PayPal credentials give phishers immediate financial payback. Netflix accounts are valuable for the payment card info contained in it, and as goods to be sold on the dark web (although, sometimes, phishers are after much more than that).

Facebook has dropped from the top 5 (to the 6th place), while Chase has hopped over 11 entries and is now in 7th.

The company pointed out that, in terms of volume, cloud and financial services combined represent nearly three-quarters of all phishing URLs.

“While both industries saw solid double-digit quarter-over-quarter growth (22.5% and 36.7% respectively), internet/telco saw the largest percentage growth of 46.3%, again thanks to the growth in Comcast phishing pages. Social media was the only industry to see a decline, reflecting the steep drop in Facebook phishing.”

New entries on the list are Comcast, NBC, AmEx and CIBC, while ING, RBC, BT and Amazon have dropped from the top 25.

“Amazon’s disappearence from the list likely has little to do with Amazon itself,” Adrien Gendre, CEO of Vade Secure North America, told Help Net Security.

“Most phishing attacks are coordinated by a small number of cybercriminal organizations who pick their target based on the profitability. When one target rises in popularity, another decreases. It doesn’t mean that Amazon is not interesting anymore to hackers; it’s just that other brands are currently more profitable to phish.”

Other interesting insights

The analysis of these latest phishing URLs also shows that:

  • Microsoft phishing emails are predominantly delivered during the working week (Tuesdays and Thursdays are preferred).
  • Bank of America phishers cash in on weekends, when bank branches and customer service lines are closed.
  • Netflix phishers prefer Sundays, likely because many new seasons of shows are released often on Fridays, and users are looking forward to watching them during the weekend. An email warning about a supposedly blocked account when users just want to watch something and relax is likely to improve the success of the phishing attack.

phishers favorite targets

Also: phishing is on the rise. The total number of new phishing URLs across the 86 brands Vade Secure tracked rose 20.4% in Q3. Worryingly, phishing attacks are also becoming more targeted.
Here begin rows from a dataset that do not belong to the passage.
===== config.mk =====
export PLATFORM = sky130hd
export DESIGN_NAME = count_up_down_preload
export DESIGN_NICKNAME = d
export VERILOG_FILES = /design/src/rtl/count_updown_pkg.sv /design/src/rtl/count_up_down_preload_edge_sync.sv /design/src/rtl/count_up_down_preload.sv
export SDC_FILE = /design/constraint.sdc
export NUM_CORES = 1
export LEC_CHECK = 0
export ABC_CLOCK_PERIOD_IN_PS = 7500
export BUFFER_PORTS_ARGS = -buffer_cell sky130_fd_sc_hd__buf_2
export CAP_MARGIN = 20
export CORE_ASPECT_RATIO = 1.25
export CORE_UTILIZATION = 57
export CTS_CLUSTER_DIAMETER = 150
export DETAILED_ROUTE_END_ITERATION = 8
export GPL_TIMING_DRIVEN = 0
export HOLD_SLACK_MARGIN = 0.06
export PLACE_DENSITY = 0.92
export SLEW_MARGIN = 0
export SYNTH_ARGS = -nofsm -noshare
export SYNTH_HDL_FRONTEND = slang
export SYNTH_HIERARCHICAL = 1
export SYNTH_SLANG_ARGS = --single-unit

===== constraint.sdc =====
create_clock -name clk -period 7.5 [get_ports clk]
set_input_delay 0.375 -clock clk [delete_from_list [all_inputs] [get_ports clk]]
set_output_delay 0.375 -clock clk [all_outputs]
set_load 0.05 [all_outputs]

===== src/rtl/count_updown_pkg.sv =====
// Shared constants and helpers for the preloadable up/down event counter.
// The COUNT_SATURATE_EN option uses the limit constants defined here.
package count_updown_pkg;

    localparam int DEFAULT_WIDTH       = 16;
    localparam int DEFAULT_SYNC_STAGES = 2;
    localparam int MIN_SYNC_STAGES     = 2;

    // Wide enough for any counter width; the top level slices down to WIDTH.
    localparam int MAX_WIDTH = 64;
    localparam logic [MAX_WIDTH-1:0] LIMIT_ALL_ONES = '1;
    localparam logic [MAX_WIDTH-1:0] LIMIT_ZERO     = '0;

    typedef enum logic [1:0] {
        OP_HOLD   = 2'd0,
        OP_UP     = 2'd1,
        OP_DOWN   = 2'd2,
        OP_CANCEL = 2'd3
    } update_op_e;

    function automatic update_op_e decode_op(input logic up, input logic dn);
        update_op_e op;
        case ({up, dn})
            2'b10:   op = OP_UP;
            2'b01:   op = OP_DOWN;
            2'b11:   op = OP_CANCEL;
            default: op = OP_HOLD;
        endcase
        return op;
    endfunction

endpackage


===== src/rtl/count_up_down_preload_edge_sync.sv =====
// Synchronizer chain plus registered rising-edge detector for one asynchronous strobe.
// Keeps sampling regardless of reset, so a level held across reset never looks like an edge.
module edge_sync
    import count_updown_pkg::*;
#(
    parameter int SYNC_STAGES = DEFAULT_SYNC_STAGES
) (
    input  logic clk,
    input  logic async_in,
    output logic pulse_out
);

    localparam int STAGES = (SYNC_STAGES < MIN_SYNC_STAGES) ? MIN_SYNC_STAGES : SYNC_STAGES;

    logic [STAGES-1:0] sync_reg;
    logic [STAGES-1:0] sync_next;
    logic              hist_reg;
    logic              pulse_reg;
    logic              pulse_next;

    assign sync_next[0] = async_in;

    genvar gi;
    generate
        for (gi = 1; gi < STAGES; gi++) begin : g_chain
            assign sync_next[gi] = sync_reg[gi-1];
        end
    endgenerate

    assign pulse_next = sync_reg[STAGES-1] & ~hist_reg;

    // The pulse is registered so the count changes SYNC_STAGES+1 edges after first sample.
    always_ff @(posedge clk) begin
        sync_reg  <= sync_next;
        hist_reg  <= sync_reg[STAGES-1];
        pulse_reg <= pulse_next;
    end

    assign pulse_out = pulse_reg;

endmodule


===== src/rtl/count_up_down_preload.sv =====
// Preloadable up/down event counter with programmable unsigned step.
// Define COUNT_SATURATE_EN to clamp at all-ones / zero instead of wrapping.
module count_up_down_preload
    import count_updown_pkg::*;
#(
    parameter int WIDTH       = DEFAULT_WIDTH,
    parameter int SYNC_STAGES = DEFAULT_SYNC_STAGES
) (
    input  logic             clk,
    input  logic             reset,
    input  logic             clk_up,
    input  logic             clk_dn,
    input  logic [WIDTH-1:0] preload,
    input  logic [WIDTH-1:0] increment,
    output logic [WIDTH-1:0] count
);

    logic             up_pulse;
    logic             dn_pulse;
    logic             blocked_reg;
    logic [WIDTH-1:0] count_reg;
    logic [WIDTH-1:0] count_next;
    logic [WIDTH-1:0] add_result;
    logic [WIDTH-1:0] sub_result;
    update_op_e       op;

    edge_sync #(.SYNC_STAGES(SYNC_STAGES)) u_sync_up (
        .clk       (clk),
        .async_in  (clk_up),
        .pulse_out (up_pulse)
    );

    edge_sync #(.SYNC_STAGES(SYNC_STAGES)) u_sync_dn (
        .clk       (clk),
        .async_in  (clk_dn),
        .pulse_out (dn_pulse)
    );

`ifdef COUNT_SATURATE_EN
    logic [WIDTH:0] sum_ext;
    logic [WIDTH:0] diff_ext;

    // Carry out of the sum means overflow; borrow out of the difference means underflow.
    always_comb begin
        sum_ext    = {1'b0, count_reg} + {1'b0, increment};
        diff_ext   = {1'b0, count_reg} - {1'b0, increment};
        add_result = sum_ext[WIDTH]  ? LIMIT_ALL_ONES[WIDTH-1:0] : sum_ext[WIDTH-1:0];
        sub_result = diff_ext[WIDTH] ? LIMIT_ZERO[WIDTH-1:0]     : diff_ext[WIDTH-1:0];
    end
`else
    always_comb begin
        add_result = count_reg + increment;
        sub_result = count_reg - increment;
    end
`endif

    // blocked_reg masks pulses that were detected on a reset cycle.
    always_comb begin
        op         = decode_op(up_pulse & ~blocked_reg, dn_pulse & ~blocked_reg);
        count_next = count_reg;
        case (op)
            OP_UP:   count_next = add_result;
            OP_DOWN: count_next = sub_result;
            default: count_next = count_reg;
        endcase
    end

    always_ff @(posedge clk) begin
        if (reset) begin
            count_reg   <= preload;
            blocked_reg <= 1'b1;
        end else begin
            count_reg   <= count_next;
            blocked_reg <= 1'b0;
        end
    end

    assign count = count_reg;

endmodule


; Yosys cells after proc, flatten, opt, wreduce, memory -nomap -nowiden
; Index checks and enable logic that the tools add are counted.
[word_totals]
reg_bits = 25
word_cells = 27
[op_classes]
addsub = 2
n_eq_ne = 5
n_mux = 4
bitwise = 7
reduce_logical = 1
[op_table]
columns = operator, n
row1 = 16-bit one-hot mux with 2 select lines, 1
row2 = 16-bit adder, 1
row3 = 16-bit 2-to-1 mux, 1
row4 = 16-bit subtractor, 1
row5 = "2-bit equality test, second input constant", 3
row6 = 2-bit one-hot mux with 3 select lines, 1
row7 = 1-bit bitwise AND, 4
row8 = "2-bit by 1-bit equality test with 1-bit output, second input constant", 2
row9 = 1-bit inverter, 3
row10 = 3-bit nonzero test, 1
row11 = 1-bit 2-to-1 mux, 1

; Logic depth before layout (Yosys ltp)
; Gate-level depths: netlist (run 1).
[depth]
word_depth = 7
ltp_mapped = 12

; Hierarchy
; Netlist (run 1), hierarchy kept.
[modules_own_cells]
columns = module, n_inst, cells_each, area_per_inst_um2, seq_area_each_um2
row1 = count_up_down_preload, 1, 199, 1746.7, 500.5
row2 = edge_sync, 2, 5, 93.8, 80.1

; Worst setup path after synthesis (run 1)
; OpenSTA, ideal clock, no wires.
[synth_path]
path_type = input to register
start = in increment[4]
end = reg count_reg[15], in the netlist count[15], data pin
arrival_ns = 2.480
slack_ns = 4.760
stages = 10
n_path_buf = 0
cell_sequence = nor4_4 > nand2_1 > o41ai_1 > xor2_1 > ha_1 > or3_1 > o21ai_0 > o31ai_1 > xnor2_1 > mux2_2
[synth_between]
elab_chain_cells = 3
[synth_lines]
columns = item, line_no
row1 = start: declaration, count_up_down_preload.sv:14  ; input logic [WIDTH-1:0] increment,
row2 = 16-bit subtractor / 16-bit adder (equally long branches), "count_up_down_preload.sv:53, count_up_down_preload.sv:52"
row3 = 16-bit one-hot mux with 2 select lines *, count_up_down_preload.sv:61  ; case (op)
row4 = 16-bit 2-to-1 mux *, count_up_down_preload.sv:69  ; if (reset) begin
row5 = end signal: assignment, count_up_down_preload.sv:70  ; count_reg <= preload;
row6 = end signal: assignment, count_up_down_preload.sv:73  ; count_reg <= count_next;
row7 = end: declaration, count_up_down_preload.sv:21  ; logic [WIDTH-1:0] count_reg;
; Every way passes the cells marked *; elsewhere a longest branch is shown, timed or not.
; A chain may end at the register's enable or synchronous reset.

; Worst setup path in the final report (run 1)
[layout_path]
start = reg u_sync_up.pulse_reg, in the netlist u_sync_up/pulse_out
end = reg count_reg[12], in the netlist count[12], data pin
[layout_between]
elab_chain_cells = 6
[layout_lines]
columns = item, line_no
row1 = start: declaration, count_up_down_preload_edge_sync.sv:18  ; logic pulse_reg;
row2 = start signal: assignment, count_up_down_preload_edge_sync.sv:36  ; pulse_reg <= pulse_next;
row3 = 1-bit bitwise AND *, count_up_down_preload.sv:59  ; op = decode_op(up_pulse & ~blocked_reg, dn_pulse & ~blocked_reg);
row4 = 2-bit equality test / 2-bit by 1-bit equality test with 1-bit output (equally long branches), count_updown_pkg.sv:23  ; case ({up, dn})
row5 = 2-bit one-hot mux with 3 select lines *, count_updown_pkg.sv:23
row6 = 2-bit equality test / 2-bit by 1-bit equality test with 1-bit output (equally long branches), count_up_down_preload.sv:61
row7 = 16-bit one-hot mux with 2 select lines *, count_up_down_preload.sv:61
row8 = 16-bit 2-to-1 mux *, count_up_down_preload.sv:69
; Marked as above.

==> results of run 1 <==
==> stage by stage <==
step	std cells	util, %
6_report	301	70.96
5_1_grt	301	70.96
3_5_place_dp	297	69.49
2_1_floorplan	209	-
3_3_place_gp	297	69.37
4_1_cts	301	70.96
==> logic make-up (layout without fill, tap and decap cells) <==
family,Yosys count,after routing,synth area share (%)
AO/OA/AOI/OAI,69,69,22.38
AND/OR/NAND/NOR,56,56,15.72
XOR/XNOR,26,26,12.16
flip-flops,25,25,34.15
adder cells (fa/ha/maj),17,17,11.38
buffers and inverters,13,68,2.523
multiplexers,3,3,1.682
==> power by group <==
group          switching, mW  internal [mW]
sequential            0.0133          0.177
clock                 0.0454         0.0380
combinational          0.208          0.119
==> area by class of cell <==
| cell class | count | area share (%) |
|---|---|---|
| plain buffers | 5 | 0.8206 |
| clock buffers | 3 | 1.805 |
| clock inverters | 1 | 0.2735 |
| inverters | 8 | 1.313 |
| multi-input cells | 171 | 53.72 |
| flip-flops and latches | 25 | 28.88 |
| well taps | 37 | 2.024 |
| repair buffers | 51 | 11.16 |
==> routing by layer <==
layer | vias to the layer above | share of wire [%] | track usage, %
met1 | 815 | 43 | 32.11
met2 | 79 | 49 | 44.44
met3 | 9 | 6.7 | 2.703
met4 | 0 | 1.8 | 11.86
met5 | - | 0 | 0
li1 | 882 | - | -
==> Yosys cell counts (all sizes together), types with 2 or more instances <==
cell type | number | area, µm²
nand3 | 4 | 25.02
o21a | 4 | 30.03
o31ai | 4 | 30.03
nor3b | 2 | 15.01
a21o | 5 | 37.54
nor2b | 3 | 33.79
nand2 | 20 | 75.07
o21ai | 21 | 105.1
mux2 | 2 | 22.52
xor2 | 10 | 87.58
dfxtp | 9 | 180.2
nor2 | 14 | 52.55
o21bai | 2 | 15.01
o211ai | 2 | 15.01
o31a | 2 | 18.77
clkbuf | 5 | 18.77
nor3 | 3 | 15.01
nor4 | 4 | 46.29
edfxtp | 16 | 480.5
o41ai | 2 | 17.52
a21oi | 17 | 85.08
inv | 8 | 30.03
ha | 16 | 200.2
a211oi | 4 | 30.03
xnor2 | 16 | 147.7
==> worst min path at each step <==
stage	from	endpoint	slack, ns	depth (start not counted)
after CTS	clk_dn	u_sync_dn/sync_reg[0]$_DFF_P_	0.19	1
after detailed placement	u_sync_dn/sync_reg[0]$_DFF_P_	u_sync_dn/sync_reg[1]$_DFF_P_	0.31	0
after floorplan	u_sync_dn/sync_reg[0]$_DFF_P_	u_sync_dn/sync_reg[1]$_DFF_P_	0.31	0
after global placement	u_sync_dn/sync_reg[0]$_DFF_P_	u_sync_dn/sync_reg[1]$_DFF_P_	0.31	0
final	clk_dn	u_sync_dn/sync_reg[0]$_DFF_P_	0.20	1
after global routing	clk_dn	u_sync_dn/sync_reg[0]$_DFF_P_	0.20	1
==> impl_metrics.env, run 1 <==
export IMPL_layout_commonest_cell="buf_2"
export IMPL_cts_clk_slew_worst_paths_ns=0.09
export IMPL_insertion_delay_ns=0.27
export IMPL_multi_input_area_um2=1229
export IMPL_track_usage_pct=25.98
export IMPL_rr_endpoint="count[12]$_DFFE_PP_"
export IMPL_place_area_um2=2240
export IMPL_largest_reg_flops=16
export IMPL_tns_ns=0
export IMPL_drive_gt1_share_pct=25.00
export IMPL_yosys_warnings=6
export IMPL_grt_max_degree=17
export IMPL_cts_sink_count=25
export IMPL_fp_dieW_um=54.11
export IMPL_drt_wl_total_mm=4.393
export IMPL_finalNetCount=318
export IMPL_drc_errors=0
export IMPL_slowest_stage="a41oi_1"
export IMPL_h_tree_depth=1
export IMPL_setup_viol=0
export IMPL_ios=52
export IMPL_ys_flop_type="edfxtp_1"
export IMPL_status="finished clean"
export IMPL_dr_pass1_iters=4
export IMPL_tightest_slew_ns=0.8550
export IMPL_mostFrequentLayoutCells="buf_2, o21ai_0, nand2_1"
export IMPL_cts_hold_buffers=0
export IMPL_vias_per_cell=5.930
export IMPL_yosysSeqAreaShare_pct=34.15
export IMPL_ys_ff_latch=25
export IMPL_p_total_mw=0.6016
export IMPL_hp_class="in2reg"
export IMPL_rsz0062_at_grt="no"
export IMPL_fin_skew_ns=0.002865
export IMPL_drv_slew=0
export IMPL_crit_start="u_sync_up/pulse_out$_DFF_P_"
export IMPL_grt_pass1_wl_mm=6.831
export IMPL_leakage_nw=0.9876
export IMPL_critical_path_top_delay_family="compound AO/OA/AOI/OAI gates"
export IMPL_slowest_delay_ns=0.41
export IMPL_worstSetupPathType="reg2reg"
export IMPL_seqCellArea_um2=660.6
export IMPL_syn_inst=209
export IMPL_final_hold_viol_count=0
export IMPL_core_area_um2=3223
export IMPL_cp_depth=12
export IMPL_cts_buffer_depth=2
export IMPL_powerDensity_nw_per_um2=263.0
export IMPL_vdd_ir_drop_max_mv=0.1649
export IMPL_ys_types=45
export IMPL_ctsResizeCount=0
export IMPL_holdWs_ns=0.1951
export IMPL_min_period_ns=3.225
export IMPL_rows=23
export IMPL_gp_congestion=0.9086
export IMPL_cp_max_fo=8
export IMPL_fin_area_um2=2287
export IMPL_route_antenna_remaining_nets=0
export IMPL_crit_required_ns=7.52
export IMPL_cts_tree="yes"
export IMPL_finalCritPeriodShare_pct=43.00
export IMPL_grt_overflow_total=0
export IMPL_vias=1785
export IMPL_max_slew_margin_rel_pct=42.96
export IMPL_initial_core_util_pct=60.02
export IMPL_critPathArrivalTime_ns=3.24
export IMPL_ff2ff_setup_slack_ns=4.28
export IMPL_endpoint_kind="flip-flop"
export IMPL_cts_setup_buffers=0
export IMPL_dp_hpwl_mm=3.304
export IMPL_synth_area_um2=1934
export IMPL_dieArea_um2=3632
export IMPL_fillers=276
export IMPL_die_h_um=67.13
export IMPL_timing_rr_start="u_sync_up/pulse_out$_DFF_P_"
export IMPL_crit_chain="nor2_1 > and2_1 > clkbuf_1 > nor2_1 > xnor2_1 > ha_1 > a211oi_1 > o211ai_1 > a41oi_1 > o21ai_0 > xnor2_1 > o21ai_0"
export IMPL_critPathBufInv=1
export IMPL_cts_buffers_inserted=3
export IMPL_pre_cts_ws_ns=4.291
export IMPL_critPathLaunchType="flip-flop"
export IMPL_insertedDiodeCount=0
export IMPL_antenna_found_initial=0
export IMPL_cts_root_buf="clkbuf_8"
export IMPL_critical_path_endpoint="count[12]$_DFFE_PP_"
export IMPL_synth_area_per_cell_um2=9.255
export IMPL_area_delta_synth_final_pct=18.24
export IMPL_maxCapViolCount=0
export IMPL_port_buffers=51
export IMPL_async_reset_ff_share_pct=0
export IMPL_max_freq_mhz=310.1
export IMPL_grt_pass1_vias=1619
export IMPL_fin_ws_ns=4.275
export IMPL_synth_fp_nets=262
export IMPL_synth_edf_count=16
export IMPL_ff2ff_path_depth=12
export IMPL_wl_per_cell_um=14.59
export IMPL_initialDrtViolationCount=54
Power figures use the tool's default switching activity.
==> inputs of run 2 (changes only) <==
ABC_CLOCK_PERIOD_IN_PS = 3200   (was 7500)
CORE_UTILIZATION = 53   (was 57)
PLACE_DENSITY = 0.86   (was 0.92)
clock period = 3.2 ns   (was 7.5 ns; I/O delays follow)
==> run 2 against run 1 <==
  * Register-to-register slack got worse by 4.1 ns
  * Highest routed layer unchanged
  * Critical endpoint is now count[15]$_DFFE_PP_
  * Largest cell class unchanged
  * Clock power rose by 120%
  * Wire length rose by 3.1%
  * Largest power group unchanged
==> impl_metrics.env, run 2 (synthesized netlist as in run 1, its figures left out) <==
export IMPL_insertedDiodeCount=0
export IMPL_wl_per_cell_um=14.85
export IMPL_cts_setup_buffers=0
export IMPL_h_tree_depth=1
export IMPL_final_hold_viol_count=0
export IMPL_fin_skew_ns=0.002442
export IMPL_p_total_mw=1.405
export IMPL_antenna_found_initial=0
export IMPL_largest_reg_flops=16
export IMPL_route_antenna_remaining_nets=0
export IMPL_p_switching_mw=0.6171
export IMPL_max_freq_mhz=333.8
export IMPL_crit_required_ns=3.22
export IMPL_min_period_ns=2.996
export IMPL_mostFrequentLayoutCells="buf_2, o21ai_0, nand2_1"
export IMPL_status="finished clean"
export IMPL_dieArea_um2=3897
export IMPL_seqPwrFrac_pct=31.7
export IMPL_vdd_ir_drop_max_mv=0.4988
export IMPL_cp_max_fo=7
export IMPL_cts_buffer_depth=2
export IMPL_grt_overflow_total=0
export IMPL_grt_max_degree=17
export IMPL_rsz0062_at_grt="no"
export IMPL_ios=52
export IMPL_tns_ns=0
export IMPL_cts_root_buf="clkbuf_8"
export IMPL_power_share_clock_pct=13.3
export IMPL_vias_per_cell=5.830
export IMPL_layout_commonest_cell="buf_2"
export IMPL_insertion_delay_ns=0.26
export IMPL_area_delta_synth_final_pct=19.99
export IMPL_layoutNonFillerInstCount=305
export IMPL_initial_core_util_pct=55.53
export IMPL_initialDrtViolationCount=82
export IMPL_fillers=287
export IMPL_die_h_um=69.55
export IMPL_crit_chain="nor2_1 > nand2_1 > mux2i_1 > ha_1 > nor2b_1 > o31a_2 > a211oi_1 > o31ai_1 > xnor2_1 > mux2_2"
export IMPL_dp_hpwl_mm=3.513
export IMPL_fp_dieW_um=56.04
export IMPL_worstSetupPathType="reg2reg"
export IMPL_drv_slew=0
export IMPL_hp_start="preload[12]"
export IMPL_critPathLaunchType="flip-flop"
export IMPL_drt_wl_total_mm=4.528
export IMPL_tightest_slew_ns=0.8571
export IMPL_drive_gt1_share_pct=24.81
export IMPL_vias=1778
export IMPL_endpoint_kind="flip-flop"
export IMPL_cts_tree="yes"
export IMPL_cts_buffers_inserted=3
export IMPL_dp_cells=299
export IMPL_powerDensity_nw_per_um2=605.4
export IMPL_timing_rr_start="blocked_reg$_DFF_P_"
export IMPL_critPathArrivalTime_ns=3.02
export IMPL_leakage_nw=0.9961
export IMPL_grt_pass1_wl_mm=7.389
export IMPL_finalCritPeriodShare_pct=93.62
export IMPL_drc_errors=0
export IMPL_grt_pass1_vias=1713
export IMPL_rows=24
export IMPL_cts_sink_count=25
export IMPL_port_buffers=51
export IMPL_maxCapViolCount=0
export IMPL_cts_clk_slew_worst_paths_ns=0.09
export IMPL_track_usage_pct=23.78
export IMPL_gp_congestion=0.8884
export IMPL_p_comb_share_pct=55.0
export IMPL_core_area_um2=3483
export IMPL_crit_start="blocked_reg$_DFF_P_"
export IMPL_finalNetCount=320
export IMPL_fin_ws_ns=0.2042
export IMPL_max_slew_margin_rel_pct=42.82
export IMPL_dr_pass1_iters=4
export IMPL_switching_share_pct=43.92
export IMPL_slowest_stage="mux2i_1"
export IMPL_pre_cts_ws_ns=0.1341
export IMPL_p_int_mw=0.7880
export IMPL_hp_class="in2reg"
export IMPL_setup_viol=0
export IMPL_slowest_delay_ns=0.42
## run 2: final cells by class
| type | count | area (µm²) | area share (%) |
|---|---|---|---|
| well taps | 39 | 48.80 | 2.102 |
| inverters | 8 | 30.03 | 1.294 |
| repair buffers | 54 | 285.3 | 12.29 |
| flip-flops and latches | 25 | 660.6 | 28.46 |
| clock buffers | 4 | 45.04 | 1.941 |
| multi-input cells | 171 | 1236 | 53.26 |
| plain buffers | 4 | 15.01 | 0.6469 |
## run 2: worst paths after layout
path	cells past startpoint	slack (ns)	to
worst max-delay path	10	0.20	count[15]$_DFFE_PP_
worst min-delay path	3	0.17	count[12]$_DFFE_PP_
worst max register to register	10	0.20	count[15]$_DFFE_PP_
worst min register to register	0	0.33	u_sync_dn/sync_reg[1]$_DFF_P_
## run 2: layer usage
layer	wire length, µm	track usage (%)
met3	168	2.052
met4	39	7.588
met5	0	0
met2	2263	40.87
met1	2057	31.45
## run 2: per-stage QoR
stage	hold WS, ns	utilization [%]	area (µm²)
final	0.1683	66.63	2321
after global routing	0.1653	66.63	2321
after CTS	0.1660	66.52	2317
after detailed placement	0.2667	64.37	2242
after global placement	0.2623	64.26	2238
after floorplan	0.1877	-	1934
## run 2: power groups by stage
stage | combinational (mW) | clock [mW] | sequential, mW
floorplan | 0.429 | 0 | 0.612
global placement | 0.739 | 0 | 0.452
detailed placement | 0.754 | 0 | 0.453
CTS | 0.761 | 0.189 | 0.446
global route | 0.839 | 0.202 | 0.452
finish | 0.772 | 0.187 | 0.446
## run 2: critical path, delay by kind of cell (launching register included)
family                   cells  cell delay, ns
AO/OA/AOI/OAI                3            0.84
multiplexers                 2            0.68
AND/OR/NAND/NOR              3            0.43
flip-flops                   1            0.37
adder cells (fa/ha/maj)      1            0.30
XOR/XNOR                     1            0.14
## run 2: repair_timing
item,in CTS,in global routing
resized for setup,0,1
hold endpoints to repair,3,0
hold buffers,3,0
setup endpoints to repair,0,4
==> inputs of run 3 (changes only) <==
CORE_UTILIZATION = 55   (was 53)
CTS_BUF_LIST = sky130_fd_sc_hd__clkbuf_8   (was default)
GPL_ROUTABILITY_DRIVEN = 0   (was default)
PLACE_DENSITY = 0.89   (was 0.86)
REMOVE_ABC_BUFFERS = 1   (was default)
==> run 3 against run 2 <==
  * Fmax grew 3.5%
  * Core utilization grew 3.4 points
  * Global-route usage increased by 2.2 points
  * Sequential power rose by 0.9%
  * Power increased by 1.3%
  * Wire length down 3.2%
  * Critical path type unchanged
“When we correlated the number of phishing URLs against the number of phishing emails blocked by our filter engine, we found that the number of emails sent per URL dropped more than 64% in Q3. This suggests that hackers are using each URL in fewer emails in order to avoid by reputation-based security defenses,” the company noted.

“In fact, we’ve seen sophisticated phishing attacks where each email contains a unique URL, essentially guaranteeing that they will bypass traditional email security tools.”